In an article in the journal BioScience, an international team of researchers led by Dr. Cleo Bertelsmeier from the University of Lausanne, Switzerland, argue that the global spread of nonnative plants is a key factor driving the growing number of insect invasions worldwide.
The research challenges traditional assumptions about the principal causes of nonnative insect invasions.
The authors note that when nonnative plants become established in new regions, they create ecological niches that permit the establishment of insect species from the plants’ native ranges, which can produce further cascading effects: “Plant invasions facilitate insect invasions directly by providing ecological niches for arriving insect herbivores, and indirectly by favoring the establishment of insect predators and parasitoids,” resulting in a cascade of effects described as an “invasional meltdown.”
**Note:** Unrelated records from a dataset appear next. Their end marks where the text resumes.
### config.mk
export PLATFORM = sky130hd
export DESIGN_NAME = hight_mode_engine
export DESIGN_NICKNAME = d
export VERILOG_FILES = /design/src/rtl/hight_pkg.sv /design/src/rtl/hight_keysched.sv /design/src/rtl/hight_round.sv /design/src/rtl/hight_core.sv /design/src/rtl/hight_mode_engine.sv
export SDC_FILE = /design/constraint.sdc
export NUM_CORES = 2
export LEC_CHECK = 0
export BUFFER_PORTS_ARGS = -buffer_cell sky130_fd_sc_hd__buf_2
export CAP_MARGIN = 20
export CORE_AREA = 2 2 365 223
export CTS_BUF_LIST = sky130_fd_sc_hd__clkbuf_8 sky130_fd_sc_hd__clkbuf_16
export CTS_CLUSTER_DIAMETER = 60
export DETAILED_ROUTE_END_ITERATION = 7
export DIE_AREA = 0 0 367 225
export PLACE_DENSITY = 0.6
export SYNTH_ARGS = -nofsm -noshare
export SYNTH_HDL_FRONTEND = slang
export SYNTH_SLANG_ARGS = --single-unit
### constraint.sdc
create_clock -name clk -period 19.5 [get_ports clk]
set_input_delay 1.95 -clock clk [delete_from_list [all_inputs] [get_ports clk]]
set_output_delay 1.95 -clock clk [all_outputs]
set_load 0.03 [all_outputs]
### src/rtl/hight_pkg.sv
package hight_pkg;

  localparam int BLK_W   = 64;
  localparam int KEY_W   = 128;
  localparam int ROUNDS  = 32;
  localparam int SK_PER  = 4;
  localparam int RND_W   = $clog2(ROUNDS);
  localparam int LATENCY = ROUNDS + 2;
  localparam int AGE_W   = $clog2(LATENCY) + 1;

  typedef logic [7:0] byte_t;

  typedef enum logic [1:0] {
    MODE_ECB = 2'd0,
    MODE_CBC = 2'd1,
    MODE_OFB = 2'd2,
    MODE_CTR = 2'd3
  } mode_e;

  localparam logic [6:0] DELTA_SEED = 7'h5A;

  // rotate-left mixes: 1,2,7 and 3,4,6
  function automatic byte_t f0(input byte_t x);
    return {x[6:0], x[7]} ^ {x[5:0], x[7:6]} ^ {x[0], x[7:1]};
  endfunction

  function automatic byte_t f1(input byte_t x);
    return {x[4:0], x[7:5]} ^ {x[3:0], x[7:4]} ^ {x[1:0], x[7:2]};
  endfunction

  // one step of the x^7 + x^3 + 1 constant generator and its inverse
  function automatic logic [6:0] lfsr_fwd(input logic [6:0] d);
    return {d[3] ^ d[0], d[6:1]};
  endfunction

  function automatic logic [6:0] lfsr_bwd(input logic [6:0] d);
    return {d[5:0], d[6] ^ d[2]};
  endfunction

  function automatic logic [6:0] lfsr_fwd_n(input logic [6:0] d, input int n);
    logic [6:0] r;
    r = d;
    for (int i = 0; i < n; i++) r = lfsr_fwd(r);
    return r;
  endfunction

  function automatic logic [6:0] lfsr_bwd_n(input logic [6:0] d, input int n);
    logic [6:0] r;
    r = d;
    for (int i = 0; i < n; i++) r = lfsr_bwd(r);
    return r;
  endfunction

  // period is 127, so the constant of the last round group sits 3 steps behind the seed
  localparam logic [6:0] DELTA_LAST = lfsr_bwd_n(DELTA_SEED, 127 - (ROUNDS - 1) * SK_PER);

endpackage

### src/rtl/hight_keysched.sv
module hight_keysched
  import hight_pkg::*;
(
  input  logic [KEY_W-1:0]       key,
  input  logic [RND_W-1:0]       rnd_idx,
  input  logic [6:0]             delta,
  output logic [SK_PER*8-1:0]    sk
);

  for (genvar m = 0; m < SK_PER; m++) begin : g_sk
    logic [3:0] pos;
    logic [2:0] lo;
    logic [3:0] sel;
    byte_t      mkb;
    logic [6:0] dm;

    assign pos = {rnd_idx[1:0], 2'(m)};
    assign lo  = pos[2:0] - rnd_idx[RND_W-1:2];
    assign sel = {pos[3], lo};
    assign mkb = key[{sel, 3'b000} +: 8];

    if (m == 0) begin : g_d0
      assign dm = delta;
    end else begin : g_dn
      assign dm = lfsr_fwd_n(delta, m);
    end

    assign sk[8*m +: 8] = mkb + {1'b0, dm};
  end

endmodule

### src/rtl/hight_round.sv
module hight_round
  import hight_pkg::*;
(
  input  logic                  enc,
  input  logic [BLK_W-1:0]      x_in,
  input  logic [SK_PER*8-1:0]   sk,
  output logic [BLK_W-1:0]      x_out
);

  byte_t b [8];
  byte_t k0, k1, k2, k3;
  byte_t e0, e2, e4, e6;
  byte_t d1, d3, d5, d7;

  for (genvar j = 0; j < 8; j++) begin : g_split
    assign b[j] = x_in[8*j +: 8];
  end

  assign k0 = sk[7:0];
  assign k1 = sk[15:8];
  assign k2 = sk[23:16];
  assign k3 = sk[31:24];

  // forward round, output already rotated one byte position
  assign e0 = b[7] ^ (f0(b[6]) + k3);
  assign e2 = b[1] + (f1(b[0]) ^ k0);
  assign e4 = b[3] ^ (f0(b[2]) + k1);
  assign e6 = b[5] + (f1(b[4]) ^ k2);

  // inverse round, undoing the rotation
  assign d7 = b[0] ^ (f0(b[7]) + k3);
  assign d1 = b[2] - (f1(b[1]) ^ k0);
  assign d3 = b[4] ^ (f0(b[3]) + k1);
  assign d5 = b[6] - (f1(b[5]) ^ k2);

  assign x_out = enc ? {b[6], e6, b[4], e4, b[2], e2, b[0], e0}
                     : {d7, b[7], d5, b[5], d3, b[3], d1, b[1]};

endmodule

### src/rtl/hight_core.sv
module hight_core
  import hight_pkg::*;
(
  input  logic              clk,
  input  logic              rst_n,
  input  logic              start,
  input  logic              enc,
  input  logic [BLK_W-1:0]  din,
  input  logic [KEY_W-1:0]  key,
  output logic              idle,
  output logic              fin,
  output logic [BLK_W-1:0]  dout
);

  typedef enum logic [1:0] {C_IDLE, C_RUN, C_FIN} phase_e;

  phase_e              phase_q, phase_d;
  logic [RND_W-1:0]    rnd_q, rnd_d;
  logic [BLK_W-1:0]    x_q, x_d;
  logic [6:0]          delta_q, delta_d;
  logic                enc_q, enc_d;
  logic                x_en;

  logic [RND_W-1:0]    rnd_idx;
  logic [SK_PER*8-1:0] sk;
  logic [BLK_W-1:0]    rnd_out;
  byte_t               wk [8];
  byte_t               di [8];
  byte_t               xs [8];
  logic [BLK_W-1:0]    pre_enc, pre_dec_y, pre_dec, post_enc_y, post_enc, post_dec;

  for (genvar i = 0; i < 4; i++) begin : g_wk
    assign wk[i]   = key[8*(i+12) +: 8];
    assign wk[i+4] = key[8*i +: 8];
  end

  for (genvar j = 0; j < 8; j++) begin : g_bytes
    assign di[j] = din[8*j +: 8];
    assign xs[j] = x_q[8*j +: 8];
  end

  // input whitening
  assign pre_enc   = {di[7], di[6] ^ wk[3], di[5], di[4] + wk[2],
                      di[3], di[2] ^ wk[1], di[1], di[0] + wk[0]};
  assign pre_dec_y = {di[7], di[6] ^ wk[7], di[5], di[4] - wk[6],
                      di[3], di[2] ^ wk[5], di[1], di[0] - wk[4]};
  assign pre_dec   = {pre_dec_y[55:0], pre_dec_y[63:56]};

  // output whitening
  assign post_enc_y = {x_q[7:0], x_q[63:8]};
  assign post_enc   = {post_enc_y[63:56], post_enc_y[55:48] ^ wk[7],
                       post_enc_y[47:40], post_enc_y[39:32] + wk[6],
                       post_enc_y[31:24], post_enc_y[23:16] ^ wk[5],
                       post_enc_y[15:8],  post_enc_y[7:0]   + wk[4]};
  assign post_dec   = {xs[7], xs[6] ^ wk[3], xs[5], xs[4] - wk[2],
                       xs[3], xs[2] ^ wk[1], xs[1], xs[0] - wk[0]};

  assign rnd_idx = enc_q ? rnd_q : ~rnd_q;

  hight_keysched u_ks (
    .key     (key),
    .rnd_idx (rnd_idx),
    .delta   (delta_q),
    .sk      (sk)
  );

  hight_round u_rnd (
    .enc   (enc_q),
    .x_in  (x_q),
    .sk    (sk),
    .x_out (rnd_out)
  );

  always_comb begin
    phase_d = phase_q;
    rnd_d   = rnd_q;
    x_d     = x_q;
    delta_d = delta_q;
    enc_d   = enc_q;
    x_en    = 1'b0;
    unique case (phase_q)
      C_IDLE: begin
        if (start) begin
          phase_d = C_RUN;
          rnd_d   = '0;
          enc_d   = enc;
          x_d     = enc ? pre_enc : pre_dec;
          delta_d = enc ? DELTA_SEED : DELTA_LAST;
          x_en    = 1'b1;
        end
      end
      C_RUN: begin
        x_d     = rnd_out;
        delta_d = enc_q ? lfsr_fwd_n(delta_q, SK_PER) : lfsr_bwd_n(delta_q, SK_PER);
        rnd_d   = rnd_q + 1'b1;
        x_en    = 1'b1;
        if (rnd_q == RND_W'(ROUNDS - 1)) phase_d = C_FIN;
      end
      default: phase_d = C_IDLE;
    endcase
  end

  always_ff @(posedge clk or negedge rst_n) begin
    if (!rst_n) begin
      phase_q <= C_IDLE;
      rnd_q   <= '0;
      x_q     <= '0;
      delta_q <= '0;
      enc_q   <= 1'b0;
    end else begin
      phase_q <= phase_d;
      if (x_en) begin
        rnd_q   <= rnd_d;
        x_q     <= x_d;
        delta_q <= delta_d;
        enc_q   <= enc_d;
      end
    end
  end

  assign idle = (phase_q == C_IDLE);
  assign fin  = (phase_q == C_FIN);
  assign dout = enc_q ? post_enc : post_dec;

  // the chaining layer only starts the core when it is free
  a_r3_start_idle: assert property (@(posedge clk) disable iff (!rst_n)
    start |-> (phase_q == C_IDLE))
    else $error("core started while busy");

  // the last round is always followed by the output cycle
  a_r3_fin_follows: assert property (@(posedge clk) disable iff (!rst_n)
    (phase_q == C_RUN && rnd_q == RND_W'(ROUNDS - 1)) |=> fin)
    else $error("output cycle missing after last round");

endmodule

### src/rtl/hight_mode_engine.sv
module hight_mode_engine
  import hight_pkg::*;
(
  input  logic              clk,
  input  logic              rst_n,
  input  logic [KEY_W-1:0]  key,
  input  logic [BLK_W-1:0]  iv,
  input  logic [1:0]        mode,
  input  logic              encrypt,
  input  logic              restart,
  input  logic              in_valid,
  output logic              in_ready,
  input  logic [BLK_W-1:0]  in_data,
  output logic              out_valid,
  output logic [BLK_W-1:0]  out_data
);

  logic [1:0]        rsync_q;
  logic              rst_i_n;

  logic              load_q, load_d;
  logic [BLK_W-1:0]  data_q, data_d;
  mode_e             mode_q, mode_d;
  logic              dir_q, dir_d;
  logic [BLK_W-1:0]  chain_q, chain_d;
  logic              ov_q;
  logic [BLK_W-1:0]  od_q, od_d;
  logic [AGE_W-1:0]  age_q;

  logic              core_idle, core_fin, core_enc;
  logic [BLK_W-1:0]  core_din, core_res;
  logic              idle_all, accept, take_restart;
  logic [BLK_W-1:0]  out_fin, chain_fin;

  // reset: asserted at once, released on the clock
  always_ff @(posedge clk or negedge rst_n) begin
    if (!rst_n) rsync_q <= 2'b00;
    else        rsync_q <= {rsync_q[0], 1'b1};
  end
  assign rst_i_n = rsync_q[1];

  assign idle_all     = !load_q && core_idle;
  assign in_ready     = (idle_all && !restart) || core_fin;
  assign accept       = in_valid && in_ready;
  assign take_restart = restart && idle_all;

  always_comb begin
    unique case (mode_q)
      MODE_ECB: core_din = data_q;
      MODE_CBC: core_din = dir_q ? (data_q ^ chain_q) : data_q;
      default:  core_din = chain_q;
    endcase
    core_enc = (mode_q == MODE_ECB || mode_q == MODE_CBC) ? dir_q : 1'b1;
  end

  hight_core u_core (
    .clk   (clk),
    .rst_n (rst_i_n),
    .start (load_q),
    .enc   (core_enc),
    .din   (core_din),
    .key   (key),
    .idle  (core_idle),
    .fin   (core_fin),
    .dout  (core_res)
  );

  always_comb begin
    out_fin   = core_res;
    chain_fin = chain_q;
    unique case (mode_q)
      MODE_ECB: ;
      MODE_CBC: begin
        if (dir_q) begin
          chain_fin = core_res;
        end else begin
          out_fin   = core_res ^ chain_q;
          chain_fin = data_q;
        end
      end
      MODE_OFB: begin
        out_fin   = core_res ^ data_q;
        chain_fin = core_res;
      end
      default: begin
        out_fin   = core_res ^ data_q;
        chain_fin = chain_q + 1'b1;
      end
    endcase
  end

  always_comb begin
    load_d  = accept;
    data_d  = data_q;
    mode_d  = mode_q;
    dir_d   = dir_q;
    chain_d = chain_q;
    od_d    = od_q;
    if (accept) begin
      data_d = in_data;
      mode_d = mode_e'(mode);
      dir_d  = encrypt;
    end
    if (core_fin) begin
      chain_d = chain_fin;
      od_d    = out_fin;
    end else if (take_restart) begin
      chain_d = iv;
    end
  end

  always_ff @(posedge clk or negedge rst_i_n) begin
    if (!rst_i_n) begin
      load_q  <= 1'b0;
      data_q  <= '0;
      mode_q  <= MODE_ECB;
      dir_q   <= 1'b0;
      chain_q <= '0;
      ov_q    <= 1'b0;
      od_q    <= '0;
    end else begin
      load_q  <= load_d;
      ov_q    <= core_fin;
      if (accept) begin
        data_q <= data_d;
        mode_q <= mode_d;
        dir_q  <= dir_d;
      end
      if (core_fin || take_restart) chain_q <= chain_d;
      if (core_fin) od_q <= od_d;
    end
  end

  assign out_valid = ov_q;
  assign out_data  = od_q;

  // cycles since acceptance, kept for the latency check
  always_ff @(posedge clk or negedge rst_i_n) begin
    if (!rst_i_n)                                      age_q <= '0;
    else if (accept)                                   age_q <= AGE_W'(1);
    else if (age_q != '0 && age_q != {AGE_W{1'b1}})    age_q <= age_q + 1'b1;
  end

  a_r3_latency: assert property (@(posedge clk) disable iff (!rst_i_n)
    core_fin |-> (age_q == AGE_W'(LATENCY)))
    else $error("result not ready at the fixed latency");

  a_r3_single_pulse: assert property (@(posedge clk) disable iff (!rst_i_n)
    out_valid |=> !out_valid)
    else $error("out_valid longer than one cycle");

  a_r3_no_accept_loading: assert property (@(posedge clk) disable iff (!rst_i_n)
    load_q |-> !in_ready)
    else $error("ready while a block is being loaded");

  a_r8_restart_in_flight: assert property (@(posedge clk) disable iff (!rst_i_n)
    (restart && !idle_all && !core_fin) |=> (chain_q == $past(chain_q)))
    else $error("restart disturbed chain during a block");

  a_r10_ctrl_held: assert property (@(posedge clk) disable iff (!rst_i_n)
    (!core_idle && !core_fin) |=> ($stable(mode_q) && $stable(dir_q)))
    else $error("captured mode changed mid-block");

endmodule

# Yosys cells after proc, flatten, opt, wreduce, memory -nomap -nowiden
# Index checks and enable logic that the tools add are counted.
# word_totals
register_bits,278
in_bits,263
# op_classes
add_sub_neg,26
n_eq_ne,8
n_shift,4
mux,26
bitwise_logic,44
reduce_logical,17
# op_table
cell,n
$mux W64,9
$shiftx A128 B8 Y8,4
$pmux W64 S2,3
$xor A8 B8 Y8,32
$pmux W64 S3,1
$xor A64 B64 Y64,3
$add A8 B8 Y8,10
$add A64 B1 Y64 const B,1
$sub A8 B8 Y8,6
$add A8 B7 Y8,4
$mux W7,2
$pmux W7 S2,1
$sub A3 B3 Y3,4
$mux W5,2
$pmux W5 S2,1
$reduce_and A3 Y1,3
$xor A1 B1 Y1,8
$add A5 B1 Y5 const B,1
$eq A5 B5 Y1 const B,1
$not A5 Y5,1
$eq A2 B1 Y1 const B,2
$eq A2 B2 Y1 const B,2
$logic_and A1 B1 Y1,4
$logic_not A2 Y1,2
other kinds (11),18

# Depth between registers and ports, before layout
# depth
depth_word,9
mapped_depth,25

# By module
# Synthesis repeated with hierarchy kept, for this count alone.
# hier_totals
hier_cells,4052
area_unflattened_um2,32212.1
# modules_own_cells
mod,instances,cells_per_inst,area_each_um2,seq_area_each_um2
hight_mode_engine,1,2111,15072.0,4979.8
hight_core,1,925,7803.7,1976.9
hight_round,1,640,4768.3,0.0
hight_keysched,1,376,4568.1,0.0

# Least setup slack after synthesis
# Ideal clock, no wire load.
# synth_path
kind,in2reg
start,input port key[72]
end,register u_core.x_q[55]
setup_time_ns,0.126
arrival_ns,5.686
required_ns,19.374
slack_ns,13.688
cell_stages,16
n_path_buf,0
path_cell_list,mux4_2 -> mux4_2 -> ha_1 -> inv_1 -> fa_1 -> xnor2_1 -> xnor2_1 -> ha_1 -> a21o_1 -> a21oi_1 -> nor2b_1 -> o21a_1 -> o41ai_1 -> xnor2_1 -> xnor2_1 -> a221o_1
# synth_via
elab_chain_cells,6
# synth_lines
element,line,source
from (decl),hight_mode_engine.sv:6,"input logic [KEY_W-1:0] key,"
$shiftx A128 B8 Y8,hight_keysched.sv:20,"assign mkb = key[{sel, 3'b000} +: 8];"
$add A8 B7 Y8,hight_keysched.sv:28,"assign sk[8*m +: 8] = mkb + {1'b0, dm};"
$xor A8 B8 Y8,hight_round.sv:28,assign e6 = b[5] + (f1(b[4]) ^ k2);
$add A8 B8 Y8,hight_round.sv:28,
$mux W64,hight_round.sv:36,"assign x_out = enc ? {b[6], e6, b[4], e4, b[2], e2, b[0], e0}"
$pmux W64 S2,hight_core.sv:81,unique case (phase_q)
to (signal assigned),hight_core.sv:107,x_q <= '0;
to (signal assigned),hight_core.sv:114,x_q <= x_d;
to (decl),hight_core.sv:19,"logic [BLK_W-1:0] x_q, x_d;"
# No other way between the ends.
# A chain may end at the register's enable or synchronous reset.

# Final worst setup path
# layout_path
start,register u_core.enc_q
end,register u_core.x_q[23]
# layout_via
elab_chain_cells,8
# layout_lines
element,line,source
from (decl),hight_core.sv:21,"logic enc_q, enc_d;"
from (signal assigned),hight_core.sv:116,enc_q <= enc_d;
$mux W5,hight_core.sv:58,assign rnd_idx = enc_q ? rnd_q : ~rnd_q;
$sub A3 B3 Y3,hight_keysched.sv:18,assign lo = pos[2:0] - rnd_idx[RND_W-1:2];
$shiftx A128 B8 Y8,hight_keysched.sv:20,
$add A8 B7 Y8,hight_keysched.sv:28,
$xor A8 B8 Y8,hight_round.sv:26,assign e2 = b[1] + (f1(b[0]) ^ k0);
$add A8 B8 Y8,hight_round.sv:26,
$mux W64 *,hight_round.sv:36,
$pmux W64 S2 *,hight_core.sv:81,
# Mark *: on every way between the ends. The rest lies on a longest branch, timed or not.

==> flow_summary.yaml <==
logic_synthesis:
  synth-xor-area-share: 0.138
  synth-seq-cells: 278
  synth_area_mm2: 0.0314
  synth_nets: 4314
  synth_top_family_by_area: "compound AO/OA/AOI/OAI gates"
  yosys.area.top_type: "dfrtp_1"
  synth_ff_type: "dfrtp_1"
  synth_area_leaders: "dfrtp_1, xnor2_1, mux4_2, nand2_1, ha_1"
  netlist_instances: 3880
  synth_warnings: 0
  yosys.area_share.simple: 0.162
  avgSynthCellArea_um2: 8.09
  muxShareOfSynthArea: 0.136
  synth_top_area_frac: 0.222
  ys_seq_area_frac: 0.222
  async_flop_share: 1.00
  synth_commonest_cells: "nand2_1, xnor2_1, a21oi_1, clkbuf_1, o21ai_0"
  synth_compound_area_frac: 0.211
  synth-edff-count: 0
  synthAdderAreaFrac: 0.0729
  synth.most_common_cell: "nand2_1"
  yosysUniqueCellTypes: 81
drt:
  avgRoutedWirePerCell_um: 29.3
  drtIter0Drc: 4707
  route.vias.total: 31637
  ant_nets: 0
  route.detailed.drc: 0
  drt-pass1-iter-count: 6
  wl_mm: 147
  vias_per_cell: 6.30
run_status:
  status: "finished clean"
critical_path:
  cp.required_ns: 19.91
  endpoint_kind: "flop"
  rrSetupSlack_ns: 13.01
  r2r-start: "u_core.enc_q$_DFFE_PN0P_"
  r2r_cells: 19
  critPathMaxFanout: 67
  crit_path_start_kind: "flop"
  arrival_ns: 6.90
  crit_start: "u_core.enc_q$_DFFE_PN0P_"
  crit_type: "reg2reg"
  reg2reg_to: "u_core.x_q[23]$_DFFE_PN0P_"
clock_network:
  clock-sinks: 278
  clk_latency_ns: 0.58
  cts-resized-gates: 0
  cts-buffers-inserted: 34
  cts_buffer_depth: 3
  cts-root-buf: "clkbuf_16"
  post_cts.repair.setup_buffers: 0
  cts_hold_buf: 0
  h-tree-depth: 2
  cts_tree: "done"
  clkTransAtPathRegs_ns: 0.07
floorplan:
  rows: 80
  initial_core_util: 0.398
  io_pins: 329
  dieArea_mm2: 0.0826
  die_y_um: 225
  die_x_um: 367
  fp.coreArea_mm2: 0.0789
timing:
  tightest_slew_ns: 1.44
  fin_crit_ns: 6.49
  finalCritPeriodShare: 0.333
  rsz0062_at_grt: "false"
  max_slew_margin: 0.0416
  tns_ns: 0
  finClkSkew_ns: 0.0398
  setup_viol: 0
  drv_slew: 0
  hold_viol_final: 0
  fmax_mhz: 154
flow_run:
  drv_cap: 0
global_route:
  grt.total_usage: 0.348
  grt_pass1_wl_mm: 209
  antenna_found_initial: 5
  grt_overflow: 0
  grt_max_degree: 70
  grt_pass1_vias: 28162
hold_path:
  hold_path_class: "reg2reg"
  hold-path-endpoint: "rsync_q[1]$_DFF_PN0_"
  min-delay-start: "rsync_q[0]$_DFF_PN0_"
  hold_path_depth: 0
cells_and_area:
  drive_above_1_share: 0.172
  nets: 4368
  num_antenna_cells: 0
  syn_to_final_growth_pct: 10.5
place:
  port_buffers: 328
  place.gp.congestion: 1.00
  hpwl_mm: 113
-- logic make-up (layout without fill, tap and decap cells) --
family	after synthesis	after routing
muxes	238	238
AOI/OAI and AO/OA	1089	1089
adders and majority gates	171	171
xor gates and xnor gates	489	489
and+or+nand+nor	1149	1149
other	1	1
DFF	278	278
buffers and inverters	465	544
-- critical path, cell delays in order, from the launching register on --
cell and delay [ns]:
dfrtp_4 0.62, buf_4 0.68, xnor2_2 0.19, buf_4 0.67, mux4_2 0.42, mux4_2 0.54, ha_1 0.23, inv_1 0.07
fa_1 0.49, xnor2_1 0.17, xnor2_1 0.36, ha_1 0.31, a21o_1 0.18, a21oi_1 0.23, nor2b_1 0.08, o21a_1 0.19
o41ai_1 0.34, xnor2_1 0.19, xor2_1 0.16, o221ai_1 0.13
-- placed cells by master (no fill, tap or decap), drive strengths merged, types with 29 or more instances in the layout --
| master | netlist | layout |
|---|---|---|
| nand2 | 510 | 510 |
| buf | 81 | 384 |
| xnor2 | 374 | 374 |
| a21oi | 361 | 361 |
| o21ai | 282 | 282 |
| dfrtp | 278 | 278 |
| nor2 | 255 | 255 |
| ha | 151 | 151 |
| mux4 | 147 | 147 |
| nand3 | 142 | 142 |
| xor2 | 115 | 115 |
| inv | 97 | 103 |
| a31oi | 86 | 86 |
| o211ai | 84 | 84 |
| nor2b | 73 | 73 |
| a21o | 56 | 56 |
| mux2i | 54 | 54 |
| nor3 | 47 | 47 |
| clkbuf | 286 | 41 |
| mux2 | 37 | 37 |
| o22ai | 29 | 29 |
-- how the worst max path moves through the flow --
stage | depth (start not counted) | to | slack, ns
2_1_floorplan | 0 | chain_q[0]$_DFFE_PN0P_ | 11.18
3_3_place_gp | 17 | u_core.x_q[23]$_DFFE_PN0P_ | 13.26
3_5_place_dp | 18 | u_core.x_q[23]$_DFFE_PN0P_ | 13.16
4_1_cts | 18 | u_core.x_q[23]$_DFFE_PN0P_ | 13.11
5_1_grt | 18 | u_core.x_q[23]$_DFFE_PN0P_ | 12.71
6_report | 19 | u_core.x_q[23]$_DFFE_PN0P_ | 13.01
-- per-stage QoR --
step	instance area, µm²	util	std cells	hold slack, ns	setup WS [ns]
after floorplan	31400	-	3880	0.331	11.18
after global placement	33500	0.424	4959	0.333	13.26
after detailed placement	33500	0.424	4959	0.347	13.16
after CTS	34600	0.439	5020	0.361	13.11
after global routing	34700	0.440	5025	0.360	12.71
final	34700	0.440	5025	0.357	13.01
-- registers in the layout (all words and copies together) (netlist names) --
| register | flops |
|---|---|
| u_core.delta_q | 7 |
| u_core.phase_q | 2 |
| mode_q | 2 |
| u_core.x_q | 64 |
| load_q | 1 |
| data_q | 64 |
| rsync_q | 2 |
| out_valid | 1 |
| chain_q | 64 |
| u_core.rnd_q | 5 |
| out_data | 64 |
| dir_q | 1 |
| u_core.enc_q | 1 |
-- layout make-up --
type,count,area [µm²]
clock buffers,40,945
multi-input cells,3137,22800
clock inverters,21,225
flip-flops and latches,278,6970
inverters,98,372
repair buffers,385,2110
well taps,1066,1330
fillers,7964,44200
-- routing by layer --
metal	vias up	track usage	routed length, µm
met5	-	0	176
met4	10	0.102	4760
met3	232	0.160	24300
met2	2229	0.436	54600
met1	15189	0.516	63600
li1	13977	-	-
Power is not shown: default switching activity piles up to over one toggle a cycle in this logic, so the estimate is an artifact.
Bertelsmeier and colleagues synthesize multiple lines of evidence to analyze insect invasions, finding that global flows of invasive plants are more tightly linked to insect invasions than are other factors, such as global trade or propagule pressure. “Macroecological analyses support the hypothesis that nonnative plant richness is a major determinant of nonnative insect richness,” they say.
These findings have important implications for biosecurity and invasive species management, fields in which future success will depend on appropriately addressing the complex dynamics driving biological invasions in our increasingly interconnected world.
While current practices focus heavily on preventing new insect arrivals, the authors argue that more attention should be paid to limiting the spread of nonnative plants, say the authors: “Controlling the spread of undesired nonnative plant species would not only be beneficial because it mitigates the impacts of the plant species themselves, it would also reduce spillover of associated nonnative insects to native plant species.”